総務省の家計調査によると、2019年の単身世帯の月間の外食費は10,919円、2022年は8,264円でした。24.3%減少しています。勤労者世帯は16,603円から12,022円へと27.6%減少しています。
これは1店舗当たりの支払い額が縮小したのではなく、飲食店に来店する頻度が下がったためと言われています。消費者はたまに行く飲食店で贅沢をしたいと考えるようになってきました。
しかも、今は競合のファミリーレストランが軒並み値上げを断行しています。例えばガストのコーンピザは650~700円、サイゼリヤは400円。カルボナーラはガストが750~900円、サイゼリヤが500円です。価格では圧倒的な差がついており、消費者が1品当たりの単価が安いと感じればそれだけ注文する量が増えます。
値上げを行わないことで得られる意外な恩恵がありました。
経営陣に勝算があるのは間違いないでしょう。インフレの影響でサイゼリヤの客単価が増加し、1店舗当たりの売上高は上がっているためです。しかも、営業時間を縮小したことで人件費をカットでき、経費負担の軽い店舗運営ができます。
筋肉質な店舗運営体制を進めるサイゼリヤ
アジア事業は極めて好調です。

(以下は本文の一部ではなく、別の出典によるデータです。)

==> src/rtl/triangle_feeder_pkg.sv <==
`default_nettype none
// +----------------------------------------------------------------------+
// | triangle_feeder_pkg                                                  |
// | Shared FSM encodings and default widths for the triangle feeder.     |
// | Rev 1.0 - initial release                                            |
// +----------------------------------------------------------------------+
package triangle_feeder_pkg;

    localparam logic [1:0] c_ST_IDLE  = 2'd0;
    localparam logic [1:0] c_ST_ISSUE = 2'd1;
    localparam logic [1:0] c_ST_WAIT  = 2'd2;

    localparam int unsigned c_DEF_COORD_W  = 16;
    localparam int unsigned c_DEF_COLOUR_W = 3;

endpackage : triangle_feeder_pkg
`default_nettype wire

==> src/rtl/tri_fifo.sv <==
`default_nettype none
// +----------------------------------------------------------------------+
// | tri_fifo                                                             |
// | Register FIFO of packed triangles; flush may retain the head entry.  |
// | Rev 1.0 - initial release                                            |
// +----------------------------------------------------------------------+
module tri_fifo #(
    parameter int DEPTH = 4,
    parameter int WIDTH = 99
) (
    input  logic                     clock,
    input  logic                     resetn,
    input  logic                     i_push,
    input  logic [WIDTH-1:0]         i_wr_data,
    input  logic                     i_pop,
    input  logic                     i_flush,
    input  logic                     i_keep_head,
    output logic [$clog2(DEPTH):0]   o_count,
    output logic [WIDTH-1:0]         o_head
);

    localparam int PTR_W = $clog2(DEPTH);
    localparam int CNT_W = PTR_W + 1;

    logic [WIDTH-1:0] r_mem [DEPTH];
    logic [PTR_W-1:0] r_wr_ptr;
    logic [PTR_W-1:0] r_rd_ptr;
    logic [CNT_W-1:0] r_count;
    logic             w_push;
    logic             w_pop;

    assign w_push  = i_push && (r_count != CNT_W'(DEPTH));
    assign w_pop   = i_pop && (r_count != '0);
    assign o_count = r_count;
    assign o_head  = r_mem[r_rd_ptr];

    always_ff @(posedge clock or negedge resetn) begin
        if (!resetn) begin
            r_wr_ptr <= '0;
            r_rd_ptr <= '0;
            r_count  <= '0;
        end else if (i_flush) begin
            // An in-flight head survives unless it is retired in this same cycle.
            if (i_keep_head && !w_pop) begin
                r_wr_ptr <= r_rd_ptr + PTR_W'(1);
                r_count  <= CNT_W'(1);
            end else begin
                r_rd_ptr <= r_rd_ptr + PTR_W'(w_pop);
                r_wr_ptr <= r_rd_ptr + PTR_W'(w_pop);
                r_count  <= '0;
            end
        end else begin
            if (w_push)
                r_wr_ptr <= r_wr_ptr + PTR_W'(1);
            if (w_pop)
                r_rd_ptr <= r_rd_ptr + PTR_W'(1);
            case ({w_push, w_pop})
                2'b10:   r_count <= r_count + CNT_W'(1);
                2'b01:   r_count <= r_count - CNT_W'(1);
                default: r_count <= r_count;
            endcase
        end
    end

    always_ff @(posedge clock) begin
        if (w_push && !i_flush)
            r_mem[r_wr_ptr] <= i_wr_data;
    end

endmodule : tri_fifo
`default_nettype wire

==> src/rtl/triangle_feeder.sv <==
`default_nettype none
// +----------------------------------------------------------------------+
// | triangle_feeder                                                      |
// | Queues triangles and issues them one at a time to draw_triangle.     |
// | Rev 1.0 - initial release                                            |
// +----------------------------------------------------------------------+
module triangle_feeder
    import triangle_feeder_pkg::*;
#(
    parameter int          COORD_W  = c_DEF_COORD_W,
    parameter int          COLOUR_W = c_DEF_COLOUR_W,
    parameter int          DEPTH    = 4,
    parameter int unsigned TIMEOUT  = 2**20
) (
    input  logic                    clock,
    input  logic                    resetn,
    input  logic                    in_valid,
    output logic                    in_ready,
    input  logic [COORD_W-1:0]      in_ax,
    input  logic [COORD_W-1:0]      in_ay,
    input  logic [COORD_W-1:0]      in_bx,
    input  logic [COORD_W-1:0]      in_by,
    input  logic [COORD_W-1:0]      in_cx,
    input  logic [COORD_W-1:0]      in_cy,
    input  logic [COLOUR_W-1:0]     in_colour,
    output logic [COORD_W-1:0]      ax,
    output logic [COORD_W-1:0]      ay,
    output logic [COORD_W-1:0]      bx,
    output logic [COORD_W-1:0]      by,
    output logic [COORD_W-1:0]      cx,
    output logic [COORD_W-1:0]      cy,
    output logic [COLOUR_W-1:0]     colour,
    output logic                    draw_en,
    input  logic                    screen_done,
    input  logic                    flush,
    output logic                    busy,
    output logic [$clog2(DEPTH):0]  count,
    output logic                    timeout_err
);

    localparam int CNT_W = $clog2(DEPTH) + 1;
    localparam int WIDTH = 6 * COORD_W + COLOUR_W;
    localparam int WD_W  = $clog2(TIMEOUT) + 1;
    localparam logic [WD_W-1:0] c_WD_LIMIT = WD_W'(TIMEOUT - 1);

    logic [1:0]       r_state;
    logic [1:0]       w_next;
    logic [WD_W-1:0]  r_wdog;
    logic [WIDTH-1:0] r_tri;
    logic [WIDTH-1:0] w_head;
    logic             r_timeout_err;
    logic             w_push;
    logic             w_pop;
    logic             w_load;
    logic             w_abort;
    logic             w_expired;

    assign in_ready  = resetn && (count < CNT_W'(DEPTH)) && !flush;
    assign w_push    = in_valid && in_ready;
    assign w_expired = (r_wdog == c_WD_LIMIT);

    tri_fifo #(
        .DEPTH (DEPTH),
        .WIDTH (WIDTH)
    ) u_fifo (
        .clock       (clock),
        .resetn      (resetn),
        .i_push      (w_push),
        .i_wr_data   ({in_ax, in_ay, in_bx, in_by, in_cx, in_cy, in_colour}),
        .i_pop       (w_pop),
        .i_flush     (flush),
        .i_keep_head (busy),
        .o_count     (count),
        .o_head      (w_head)
    );

    always_ff @(posedge clock or negedge resetn) begin
        if (!resetn)
            r_state <= c_ST_IDLE;
        else
            r_state <= w_next;
    end

    always_comb begin
        w_next = r_state;
        case (r_state)
            c_ST_IDLE:  if ((count != '0) && !flush) w_next = c_ST_ISSUE;
            c_ST_ISSUE: w_next = c_ST_WAIT;
            c_ST_WAIT:  if (screen_done || w_expired) w_next = c_ST_IDLE;
            default:    w_next = c_ST_IDLE;
        endcase
    end

    always_comb begin
        draw_en = (r_state == c_ST_ISSUE);
        busy    = (r_state != c_ST_IDLE);
        w_load  = (r_state == c_ST_IDLE) && (count != '0) && !flush;
        w_pop   = (r_state == c_ST_WAIT) && (screen_done || w_expired);
        w_abort = (r_state == c_ST_WAIT) && !screen_done && w_expired;
    end

    // Watchdog saturates so a long WAIT can never wrap back below the limit.
    always_ff @(posedge clock or negedge resetn) begin
        if (!resetn)
            r_wdog <= '0;
        else if (r_state == c_ST_ISSUE)
            r_wdog <= '0;
        else if ((r_state == c_ST_WAIT) && (r_wdog != {WD_W{1'b1}}))
            r_wdog <= r_wdog + WD_W'(1);
    end

    always_ff @(posedge clock or negedge resetn) begin
        if (!resetn) begin
            r_tri         <= '0;
            r_timeout_err <= 1'b0;
        end else begin
            if (w_load)
                r_tri <= w_head;
            if (w_abort)
                r_timeout_err <= 1'b1;
        end
    end

    assign {ax, ay, bx, by, cx, cy, colour} = r_tri;
    assign timeout_err = r_timeout_err;

endmodule : triangle_feeder
`default_nettype wire
[src/rtl/conv_seq_engine.sv]
// Convolution read sequencer: walks r/c/ch/kr/kc, issues image and weight SRAM
// reads, and delays the MAC control tags by the SRAM read latency.
module conv_seq_engine #(
    parameter int unsigned ADDR_WIDTH         = 13,
    parameter int unsigned MAX_CHANNELS       = 64,
    parameter int unsigned NUM_CHANNELS_WIDTH = $clog2(MAX_CHANNELS + 1),
    parameter int unsigned READ_LATENCY       = 1
) (
    input  logic                          clk,
    input  logic                          rst,
    input  logic                          start,
    input  logic                          abort,
    input  logic [ADDR_WIDTH-1:0]         img_row,
    input  logic [ADDR_WIDTH-1:0]         img_col,
    input  logic [ADDR_WIDTH-1:0]         ker_row,
    input  logic [ADDR_WIDTH-1:0]         ker_col,
    input  logic [NUM_CHANNELS_WIDTH-1:0] num_channels,
    input  logic [1:0]                    stride_log2,
    input  logic                          issue_ready,
    output logic [ADDR_WIDTH-1:0]         img_addr,
    output logic [ADDR_WIDTH-1:0]         ker_addr,
    output logic                          rd_en,
    output logic                          mac_valid,
    output logic                          mac_first,
    output logic                          mac_last,
    output logic [ADDR_WIDTH-1:0]         out_idx,
    output logic [ADDR_WIDTH-1:0]         out_row,
    output logic [ADDR_WIDTH-1:0]         out_col,
    output logic                          busy,
    output logic                          done,
    output logic                          cfg_err
);
    localparam int unsigned AW  = ADDR_WIDTH;
    localparam int unsigned CW  = NUM_CHANNELS_WIDTH;
    localparam int unsigned LAT = READ_LATENCY;
    localparam int unsigned DW  = 3;

    typedef enum logic [1:0] {IDLE, CONFIG, RUN, DRAIN} state_t;
    state_t state, state_next;

    logic [AW-1:0] cfg_img_row, cfg_img_col, cfg_ker_row, cfg_ker_col;
    logic [CW-1:0] cfg_nch;
    logic [1:0]    cfg_stride;
    logic          cfg_bad;
    logic [AW-1:0] img_plane, ker_plane;
    logic [AW-1:0] r, c, kr, kc, idx;
    logic [CW-1:0] ch;
    logic [DW-1:0] drain_cnt;

    logic          illegal_in, issue, flush, done_d, cfg_err_d, load_cfg;
    logic          kc_last, kr_last, ch_last, c_last, r_last;
    logic          sum_first, sum_last, at_end;
    logic [AW-1:0] r_n, c_n, kr_n, kc_n;
    logic [CW-1:0] ch_n;
    logic [AW-1:0] img_addr_n, ker_addr_n;

    logic          pv   [LAT];
    logic          pf   [LAT];
    logic          pl   [LAT];
    logic [AW-1:0] pidx [LAT];

    assign illegal_in = (img_row == '0) || (img_col == '0) || (ker_row == '0) ||
                        (ker_col == '0) || (num_channels == '0) ||
                        (num_channels > CW'(MAX_CHANNELS)) ||
                        (ker_row > img_row) || (ker_col > img_col);

    // Loop-nest position after the current issue and the addresses it maps to.
    always_comb begin
        kc_last   = (kc == cfg_ker_col - AW'(1));
        kr_last   = (kr == cfg_ker_row - AW'(1));
        ch_last   = (ch == cfg_nch - CW'(1));
        c_last    = (c == out_col - AW'(1));
        r_last    = (r == out_row - AW'(1));
        sum_first = (ch == '0) && (kr == '0) && (kc == '0);
        sum_last  = ch_last && kr_last && kc_last;
        at_end    = sum_last && c_last && r_last;
        r_n  = r;
        c_n  = c;
        ch_n = ch;
        kr_n = kr;
        kc_n = kc + AW'(1);
        if (kc_last) begin
            kc_n = '0;
            kr_n = kr + AW'(1);
            if (kr_last) begin
                kr_n = '0;
                ch_n = ch + CW'(1);
                if (ch_last) begin
                    ch_n = '0;
                    c_n  = c + AW'(1);
                    if (c_last) begin
                        c_n = '0;
                        r_n = r + AW'(1);
                    end
                end
            end
        end
        img_addr_n = AW'(ch_n) * img_plane + ((r_n << cfg_stride) + kr_n) * cfg_img_col
                   + (c_n << cfg_stride) + kc_n;
        ker_addr_n = AW'(ch_n) * ker_plane + kr_n * cfg_ker_col + kc_n;
    end

    always_ff @(posedge clk or negedge rst) begin
        if (!rst) state <= IDLE;
        else      state <= state_next;
    end

    // Abort takes priority over any issue, including the final one.
    always_comb begin
        state_next = state;
        issue      = 1'b0;
        flush      = 1'b0;
        done_d     = 1'b0;
        cfg_err_d  = 1'b0;
        load_cfg   = 1'b0;
        case (state)
            IDLE: begin
                if (start) begin
                    state_next = CONFIG;
                    load_cfg   = 1'b1;
                    cfg_err_d  = illegal_in;
                end
            end
            CONFIG: begin
                if (abort) begin
                    state_next = IDLE;
                    flush      = 1'b1;
                end else begin
                    state_next = cfg_bad ? IDLE : RUN;
                end
            end
            RUN: begin
                if (abort) begin
                    state_next = IDLE;
                    flush      = 1'b1;
                end else if (issue_ready) begin
                    issue = 1'b1;
                    if (at_end) state_next = DRAIN;
                end
            end
            DRAIN: begin
                if (abort) begin
                    state_next = IDLE;
                    flush      = 1'b1;
                end else if (drain_cnt == DW'(LAT - 1)) begin
                    state_next = IDLE;
                    done_d     = 1'b1;
                end
            end
            default: state_next = IDLE;
        endcase
    end

    assign rd_en = issue;

    always_ff @(posedge clk or negedge rst) begin
        if (!rst) begin
            cfg_img_row <= '0;
            cfg_img_col <= '0;
            cfg_ker_row <= '0;
            cfg_ker_col <= '0;
            cfg_nch     <= '0;
            cfg_stride  <= '0;
            cfg_bad     <= 1'b0;
            img_plane   <= '0;
            ker_plane   <= '0;
            r           <= '0;
            c           <= '0;
            ch          <= '0;
            kr          <= '0;
            kc          <= '0;
            idx         <= '0;
            img_addr    <= '0;
            ker_addr    <= '0;
            out_row     <= '0;
            out_col     <= '0;
            drain_cnt   <= '0;
            busy        <= 1'b0;
            done        <= 1'b0;
            cfg_err     <= 1'b0;
        end else begin
            busy      <= (state_next != IDLE);
            done      <= done_d;
            cfg_err   <= cfg_err_d;
            drain_cnt <= (state == DRAIN) ? drain_cnt + DW'(1) : '0;
            if (load_cfg) begin
                cfg_img_row <= img_row;
                cfg_img_col <= img_col;
                cfg_ker_row <= ker_row;
                cfg_ker_col <= ker_col;
                cfg_nch     <= num_channels;
                cfg_stride  <= stride_log2;
                cfg_bad     <= illegal_in;
            end
            if (state == CONFIG) begin
                out_row   <= cfg_bad ? '0 : ((cfg_img_row - cfg_ker_row) >> cfg_stride) + AW'(1);
                out_col   <= cfg_bad ? '0 : ((cfg_img_col - cfg_ker_col) >> cfg_stride) + AW'(1);
                img_plane <= cfg_img_row * cfg_img_col;
                ker_plane <= cfg_ker_row * cfg_ker_col;
                r         <= '0;
                c         <= '0;
                ch        <= '0;
                kr        <= '0;
                kc        <= '0;
                idx       <= '0;
                img_addr  <= '0;
                ker_addr  <= '0;
            end else if (issue) begin
                r        <= r_n;
                c        <= c_n;
                ch       <= ch_n;
                kr       <= kr_n;
                kc       <= kc_n;
                idx      <= sum_last ? idx + AW'(1) : idx;
                img_addr <= img_addr_n;
                ker_addr <= ker_addr_n;
            end
        end
    end

    // Tag delay line; advances every cycle so tags stay aligned with SRAM data.
    always_ff @(posedge clk or negedge rst) begin
        if (!rst) begin
            for (int i = 0; i < int'(LAT); i++) begin
                pv[i]   <= 1'b0;
                pf[i]   <= 1'b0;
                pl[i]   <= 1'b0;
                pidx[i] <= '0;
            end
        end else begin
            pv[0]   <= issue;
            pf[0]   <= sum_first;
            pl[0]   <= sum_last;
            pidx[0] <= idx;
            for (int i = 1; i < int'(LAT); i++) begin
                pv[i]   <= pv[i-1];
                pf[i]   <= pf[i-1];
                pl[i]   <= pl[i-1];
                pidx[i] <= pidx[i-1];
            end
            if (flush) begin
                for (int i = 0; i < int'(LAT); i++) pv[i] <= 1'b0;
            end
        end
    end

    assign mac_valid = pv[LAT-1];
    assign mac_first = pv[LAT-1] & pf[LAT-1];
    assign mac_last  = pv[LAT-1] & pl[LAT-1];
    assign out_idx   = pidx[LAT-1];

endmodule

2019年8月期の売上高は373億9,400万円、2023年8月期は627億4,000万円で、1.7倍に拡大しました。1店舗当たりの売上高は9,100万円から1億2,900万円まで42.2%増加しました。
アジアの店舗でも客単価が上がっています。2019年8月期の566円から2023年8月期は850円まで高まりました。出店も積極的に行っており、店舗数は411から485まで増加しています。
そのため、客数の増加も顕著。年間6,600万人が7,300万人となりました。
サイゼリヤは国内の店舗の閉店を進めています。その一方で、海外の出店には積極的です。国内では不採算店を撤退し、値上げを行わずに1店舗当たりの収益性を高めました。海外では出店を重ね、業績を支えています。国内事業はコロナ禍とインフレを経て筋肉質になっており、コスト高の負の影響が取り払われると急速に利益率を高める可能性があります。